僧侶

僧侶

神島 僧侶

2020年入職

4人兄弟の末っ子長男として生まれ
明治から続く寺の跡取りへ

CHAPTER 01

小さい時から
門徒さんにかわいがっていただき
自然に道を目指す

私のお寺は栃木県の那須塩原市にあるのですが、その礎は、明治時代の那須疎水の灌漑と深く関わりがあります。地盤が粘土質で、雨が降ると近くの川は大暴れする塩原。そんな場所を開墾するには団結力とリーダーが必要ということで、北陸から真宗門徒の方がいらっしゃり、その方の要請に応じてお寺が作られたそうです。私は6代目ですが、姉が3人おりましたので、漠然とお寺を継ぐことを意識していました。小さい時から門徒さんにかわいがっていただき、自然に道を目指したように思います。9歳で得度を取り、地元の高校を出て大谷大学の真宗学科へ。その後大学院で2年学びました。

CHAPTER 02

修士を出ても不安があり
実績を積むため證大寺へ

修士までは順調でしたが、すぐに寺を継げる実績は当然ありません。「この状態で戻ってどうするのだろう」という漠然とした不安や、何も知らないという危機感がありましたし、父も「外に出た方がいい」と言っていました。そこで大学の学生支援課に相談したところ、證大寺を薦められたのが修業のきっかけです。面接を受けるために上京した時、九州大谷短期大学学長の三明先生の講義を聴いたことを覚えています。自ら足を運び、講義を受けにいくこと自体が新鮮でした。こうした講義を熱心に開いているお寺なら、勉強もたくさんできるし、不安も解消できるに違いない、ぜひお願いしたいという気持ちで面接を受けました。

CHAPTER 03

法事での説法が行えるなど
他の寺ではできない経験を積む

冒頭に私のお寺の歴史を述べましたが、證大寺の面接の際に、證大寺住職から「神島さんのお寺の開基は?」と聞かれた際、お恥ずかしながら何も答えられませんでした。「まずはそこからだね」という住職のお言葉とともに、私の修業は始まったのです。これまで法務などさまざまな経験をいたしましたが、印象に残っているのは、東銀座に證大寺が開いている「仏教人生大学」の運営や広報の仕事です。参加される方と一緒に講義を聴講したり、座談会での交流はとても勉強になりました。

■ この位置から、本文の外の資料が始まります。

--- config.mk ---
export PLATFORM = sky130hd
export DESIGN_NAME = cdcs_mac
export DESIGN_NICKNAME = d
export VERILOG_FILES = /design/src/hw/rtl/cdcs_pkg.sv /design/src/hw/rtl/cdcs_mac.sv
export SDC_FILE = /design/constraint.sdc
export NUM_CORES = 2
export LEC_CHECK = 0
export BUFFER_PORTS_ARGS = -buffer_cell sky130_fd_sc_hd__clkbuf_2
export CAP_MARGIN = 20
export CORE_ASPECT_RATIO = 0.5
export CORE_UTILIZATION = 60
export DETAILED_ROUTE_END_ITERATION = 16
export PLACE_DENSITY_LB_ADDON = 0.3
export SLEW_MARGIN = 5
export SYNTH_ARGS = -nofsm -noshare
export SYNTH_HDL_FRONTEND = slang
export SYNTH_SLANG_ARGS = --single-unit
--- constraint.sdc ---
create_clock -name clk -period 17.61 [get_ports clk]
set_clock_uncertainty 0.05 [all_clocks]
set_input_delay 4.4025 -clock clk [delete_from_list [all_inputs] [get_ports clk]]
set_output_delay 4.4025 -clock clk [all_outputs]
set_load 0.02 [all_outputs]
--- src/hw/rtl/cdcs_pkg.sv ---
package cdcs_pkg;

	localparam int CHANNELS = 64;
	localparam int TAPS     = 4;
	localparam int HIST_LEN = TAPS - 1;

	localparam int DATA_W = 16;
	localparam int TYPE_W = 2;
	localparam int CH_W   = 6;
	localparam int TAP_W  = 2;
	localparam int ADDR_W = (CHANNELS > 1) ? $clog2(CHANNELS) : 1;
	localparam int PROD_W = 2 * DATA_W;
	localparam int ACC_W  = PROD_W + 1 + $clog2(TAPS);
	localparam int SIG_W  = DATA_W + 1;
	localparam int SILU_W = DATA_W + SIG_W;

	localparam logic RES_SAMPLE = 1'b0;
	localparam logic RES_HIST   = 1'b1;

	typedef enum logic [TYPE_W-1:0] {
		REQ_WR_WEIGHT = 2'd0,
		REQ_WR_HIST   = 2'd1,
		REQ_SAMPLE    = 2'd2,
		REQ_RD_HIST   = 2'd3
	} req_t;

	typedef logic [TAPS-1:0][DATA_W-1:0]     wrow_t;
	typedef logic [HIST_LEN-1:0][DATA_W-1:0] hrow_t;

	typedef struct packed {
		logic              w_en;
		logic              h_en;
		logic [ADDR_W-1:0] addr;
		wrow_t             wrow;
		hrow_t             hrow;
	} store_wr_t;

	typedef logic [255:0][DATA_W-1:0] sig_tab_t;

	// unsigned quotient by shift and subtract, table build only
	function automatic logic [63:0] div_u64(logic [63:0] num, logic [63:0] den);
		logic [63:0] q;
		logic [64:0] r;
		q = '0;
		r = '0;
		for (int i = 63; i >= 0; i--) begin
			r = {r[63:0], num[i]};
			if (r >= {1'b0, den}) begin
				r    = r - {1'b0, den};
				q[i] = 1'b1;
			end
		end
		return q;
	endfunction

	// sigmoid at the start of each 1/16 bin over [-8,8), unsigned q0.15
	function automatic sig_tab_t build_sig_tab();
		sig_tab_t    t;
		logic [63:0] e;
		logic [63:0] d;
		logic [63:0] p;
		t = '0;
		e = 64'd1 << 32;
		for (int k = 0; k <= 128; k++) begin
			d = (64'd1 << 32) + e;
			p = div_u64((64'd1 << 47) + (d >> 1), d);
			if (k < 128) begin
				t[128 + k] = p[DATA_W-1:0];
			end
			if (k > 0) begin
				t[128 - k] = DATA_W'(32'd32768 - p[31:0]);
			end
			e = (e * 64'd4034748383 + (64'd1 << 31)) >> 32;
		end
		return t;
	endfunction

	localparam sig_tab_t SIG_TAB = build_sig_tab();

endpackage

--- src/hw/rtl/cdcs_mac.sv ---
module cdcs_mac (
	input  logic                                clk,
	input  cdcs_pkg::wrow_t                     wrow,
	input  cdcs_pkg::hrow_t                     hrow,
	input  logic signed [cdcs_pkg::DATA_W-1:0]  sample,
	output logic signed [cdcs_pkg::DATA_W-1:0]  sum_s3
);
	import cdcs_pkg::*;

	logic signed [DATA_W-1:0] wgt [TAPS];
	logic signed [DATA_W-1:0] win [TAPS];
	logic signed [PROD_W-1:0] prod_s1 [TAPS];
	logic signed [ACC_W-1:0]  acc_d;
	logic signed [ACC_W-1:0]  acc_s2;
	logic signed [ACC_W-1:0]  rnd;
	logic signed [ACC_W-1:0]  shr;
	logic                     fits;

	// window oldest first, new sample last
	always_comb begin
		for (int k = 0; k < TAPS; k++) begin
			wgt[k] = $signed(wrow[k]);
		end
		for (int k = 0; k < HIST_LEN; k++) begin
			win[k] = $signed(hrow[k]);
		end
		win[TAPS-1] = sample;
	end

	always_ff @(posedge clk) begin
		for (int k = 0; k < TAPS; k++) begin
			prod_s1[k] <= wgt[k] * win[k];
		end
	end

	always_comb begin
		acc_d = '0;
		for (int k = 0; k < TAPS; k++) begin
			acc_d = acc_d + ACC_W'(prod_s1[k]);
		end
	end

	always_ff @(posedge clk) begin
		acc_s2 <= acc_d;
	end

	// round half up to q7.8, then saturate
	assign rnd  = acc_s2 + ACC_W'(1 << 13);
	assign shr  = rnd >>> 14;
	assign fits = (shr[ACC_W-1:DATA_W-1] == '0) || (shr[ACC_W-1:DATA_W-1] == '1);

	always_ff @(posedge clk) begin
		if (fits) begin
			sum_s3 <= shr[DATA_W-1:0];
		end else if (shr[ACC_W-1]) begin
			sum_s3 <= {1'b1, {(DATA_W-1){1'b0}}};
		end else begin
			sum_s3 <= {1'b0, {(DATA_W-1){1'b1}}};
		end
	end

endmodule

==> flow_metrics.tcl <==
set metrics [dict create \
    first_iteration_detailed_routing_drc_count 2131 \
    worst_hold_path_type "register to register" \
    synth_enable_flop_cells 0 \
    finalWeightedCongestion 0.931 \
    grt_antenna_before_repair 2 \
    rsz0062_at_grt "false" \
    min_delay_path_depth 1 \
    synthesized_area_divided_by_synthesized_cell_count_um2 9.51 \
    multi_input_comb_area_um2 37100 \
    seq_area_frac_synth_pct 7.35 \
    fp.coreArea_um2 73800 \
    synthesis.area_um2 45200 \
    die_h_um 196 \
    ys_warn_count 0 \
    timing.critical_path.from_type "primary input" \
    endpoint_kind "register" \
    max-cap-violations 0 \
    hold_violations 0 \
    cts_htree_levels 4 \
    grt_first_pass_wirelength_um 175000 \
    timing.setup.tns_ns 0 \
    cts.sinks 166 \
    synthToLayoutAreaGrowth_pct 4.65 \
    post_route_fraction_of_the_period_consumed_by_the_critical_path_pct 60.7 \
    detail_route.first_pass.iterations 5 \
    postRouteAntennaNets 0 \
    critical_path.reg2reg.startpoint "prod_s1[0][16]" \
    reg2reg_depth 12 \
    clock_tree_from_tritoncts "built" \
    drv_slew 0 \
    finalWirelength_um 102000 \
    fill_cells 5984 \
    detail_route.drc_violations 0 \
    finalNetCount 6388 \
    timing.critical_path.fanout_max 16 \
    synthDominantAreaCellType "fa_1" \
    worstPathRequired_ns 17.84 \
    max_clock_freq_mhz 93.5 \
    cts_resized 0 \
    synth_top_cell_area_share_pct 49.2 \
    io_buffer_count 144 \
    crit_type "primary input to register" \
    die_w_um 390 \
    relSlewSlack_pct 43.9 \
    ctsLongestPathBuffers 2 \
    io_pins 145 \
    synthTopCellsByArea "fa_1 49%, ha_1 10%, inv_1 9.6%, dfxtp_1 7.3%, and2_1 7.0%" \
    post-cts-setup-buffers 0 \
    clkSlewWorstSetupHoldPaths_ns 0.08 \
    worstSkewPairLatency_ns 0.45 \
    worst_hold_startpoint "acc_s2[34]" \
    ff2ff_setup_slack_ns 13.47 \
    dominantRegCellSynth "dfxtp_1" \
    grt_pass1_vias 34900 \
    initial_utilization_pct 61.3 \
    timing_worst_slew_pin_value_ns 0.840 \
    wl_per_cell_um 17.6 \
    die_area_um2 76600 \
    final-setup-viol-count 0 \
    gr_overflow_total 0 \
    synth_seq_cells 166 \
    yosysUniqueCellTypes 65 \
    clock_tree.root_cell "clkbuf_16" \
    route.vias.total 31800 \
    routed_vias_inst 5.47 \
    num_rows 70 \
    holdBufCountCts 0 \
    reg2reg_to "acc_s2[33]" \
    synthCells 4755 \
    layout.area.seq_um2 3320 \
    final_layout_size_suffix_gt1_share_pct 4.00 \
    synthArstFlopShare_pct 0 \
    finalCriticalPeriod_ns 10.69 \
    cts-buffers-inserted 17 \
    grt_start_max_net_pins 21 \
    mappedNetlistNets 6357 \
    global_route.usage.total_pct 28.8 \
    outcome "finished clean" \
    crit_arrival_ns 10.92 \
    worstHoldEndpoint "sum_s3[15]" \
    detailedPlacementHpwl_um 87000 \
]
==> layout make-up <==
| cell class | count | share of cell area (%) |
|---|---|---|
| antenna | 1 | 0.00529 |
| timing repair buffer | 144 | 1.52 |
| inverter | 1157 | 9.17 |
| tap | 1008 | 2.66 |
| multi-input combinational | 3300 | 78.3 |
| clock buffer | 17 | 0.899 |
| sequential | 166 | 7.02 |
| clock inverter | 15 | 0.407 |
==> critical path, stage by stage <==
cell	delay [ns]
clkbuf_2	0.32
nand2_1	0.14
fa_1	0.55
inv_1	0.05
fa_1	0.57
inv_1	0.08
fa_1	0.53
inv_1	0.05
fa_1	0.47
fa_1	0.50
inv_1	0.05
fa_1	0.47
inv_1	0.04
ha_1	0.35
nand2_1	0.11
o311ai_0	0.57
a31oi_1	0.25
a21oi_1	0.35
o31ai_1	0.18
a21oi_1	0.23
o21a_1	0.14
nor2_1	0.04
xnor2_1	0.46
==> sequential cells by signal (all words and copies together) (netlist names) <==
name,flops
acc_s2,22
prod_s1,128
sum_s3,16
==> cells by family after synthesis <==
group | after synthesis | synth area share [%]
and+or+nand+nor | 1296 | 14.3
buffers and inverters | 1289 | 10.7
adders and majority gates | 1473 | 59.2
muxes | 2 | 0.0470
DFF | 166 | 7.35
AOI/OAI and AO/OA | 368 | 5.29
xor gates and xnor gates | 161 | 3.12
==> metrics by stage <==
stage | setup WS, ns | instance area, um^2 | hold slack (ns) | utilization [%] | instances
6_report | 6.92 | 47300 | 0.488 | 64.1 | 5808
5_1_grt | 6.50 | 47300 | 0.528 | 64.1 | 5807
4_1_cts | 6.98 | 47300 | 0.499 | 64.1 | 5807
3_5_place_dp | 6.56 | 46700 | 0.502 | 63.3 | 5775
3_3_place_gp | 6.63 | 46700 | 0.495 | 63.3 | 5775
2_1_floorplan | 7.25 | 45200 | 0.397 | - | 4755
==> synthesized netlist by cell type (all sizes together) (11+ instances only) <==
library cell and number:
ha 361, nand3 31, a31oi 16, nand2b 34
nand2 510, fa 1112, and3 15, dfxtp 166
and2 507, o21ai 63, nand4 11, o21a 26
o21bai 14, xnor2 121, a21oi 112, nor3 21
xor2 40, nor2 128, nor2b 15, inv 1157
clkbuf 127, a21o 50
==> cell usage in the layout (no fill, tap or decap), drive strengths merged, types with 11 or more instances in the layout <==
cell	synthesis	final
o21bai	14	14
nand4	11	11
inv	1157	1163
a21o	50	50
xor2	40	40
a21oi	112	112
o21a	26	26
ha	361	361
nor2	128	128
a31oi	16	16
nand3	31	31
dfxtp	166	166
clkbuf	127	161
nor2b	15	15
o21ai	63	63
nor3	21	21
nand2b	34	34
and2	507	507
nand2	510	510
xnor2	121	121
and3	15	15
fa	1112	1112
==> worst max path at each step <==
stage / start / endpoint / slack [ns] / cells past startpoint
6_report: wrow[55] / prod_s1[3][31] / 6.92 / 23
3_3_place_gp: wrow[8] / prod_s1[0][30] / 6.63 / 22
2_1_floorplan: wrow[15] / prod_s1[0][31] / 7.25 / 21
4_1_cts: wrow[8] / prod_s1[0][30] / 6.98 / 22
3_5_place_dp: wrow[8] / prod_s1[0][30] / 6.56 / 22
5_1_grt: wrow[55] / prod_s1[3][31] / 6.50 / 23
==> per-layer routing <==
layer / GRT usage (%) / part of all wire [%] / up-vias
li1: - / - / 14100
met5: 0 / 0 / -
met1: 39.2 / 41 / 16400
met4: 7.10 / 2.4 / 0
met2: 48.5 / 49 / 1084
met3: 4.78 / 7.3 / 196
Power is left out: the tool's default activity adds up to more than one toggle a clock period on the data nets, which glitch-free logic cannot reach.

地元のお寺には年配の方が多いですが、東銀座はいろいろな方がいらっしゃり「退職したらどうしよう」「突然病気に見舞われた」といったお悩みを傾聴する事も多々ありました。もちろんまだ若いので「そんなことでどうするんだ」とお叱りを受けたこともありますが、それらの全てが、今の自分を育ててくれたと思いますね。

CHAPTER 04

4年間の修業の中で見つけた
「自分なりの住職像」とは

證大寺では、新人であっても毎朝の勤行の法話などご法話をさせてもらえる機会が多いので、何にも代えがたい経験が積めたと思います。今、自分の言葉で聞法会が開けるようになったのも、證大寺で「仏教」そのものを徹底的に学ばせてもらったからです。浄土真宗は念仏の教えを軸に「どう思い、どう生きていくか」が大事なのですが、父親ともそういう話ができるようになったのも、證大寺での修業のお陰です。

今後は、門徒さんの今の気持ちや、どんな言葉がけをするかを常に考え「人ごとにせず、寄り添う」ことを第一に考え、教わったことを最大に活かせるよう、いっそう励みたいと思います。私の好きな『歎異抄』にある「ひとえに親鸞一人がためなりけり」という言葉にあるように、全てを自分ごとにできる住職を目指しています。2023年の終わりに地元に戻りましたが、お寺の行事をする際のお荘厳(お仏壇のお飾りやお供え)を整える時などに、ふと證大寺での日々を思い出します。振り返ると、修業時代には数えられないほどの失敗がありました。しかし、長い目で見てサポートしてくださり、「次、どうしたらいいのか」をしっかり伝えてもらったので、実務に携わりながら勉強できたと思います。證大寺の先輩僧侶の方もそうですが、事務方の皆さんも魅力的な方ばかりで、彼らと接する中で背筋が伸びる気持ちになることもよくありました。いつでもどんな時でも見ていてくれて、しっかりと支えてくれる。證大寺は、そんな恵まれた学びの場であると私は思います。證大寺を卒業するに当たり、ご住職から最初に宿題を出されていた自坊の開基住職がどんな人で、どんな想いで那須塩原にお寺を建立されたのかを自分の言葉で言えるようになりました。私がそうであったように、大学や学院を出た後にいきなり自坊に戻るのではなく、證大寺で研修を積むことで生涯、僧侶として生きていく基礎が養われます。これからも證大寺の報恩講や勉強会に参加をして参りますので、皆さんの先輩として助言ができることがあればと思います。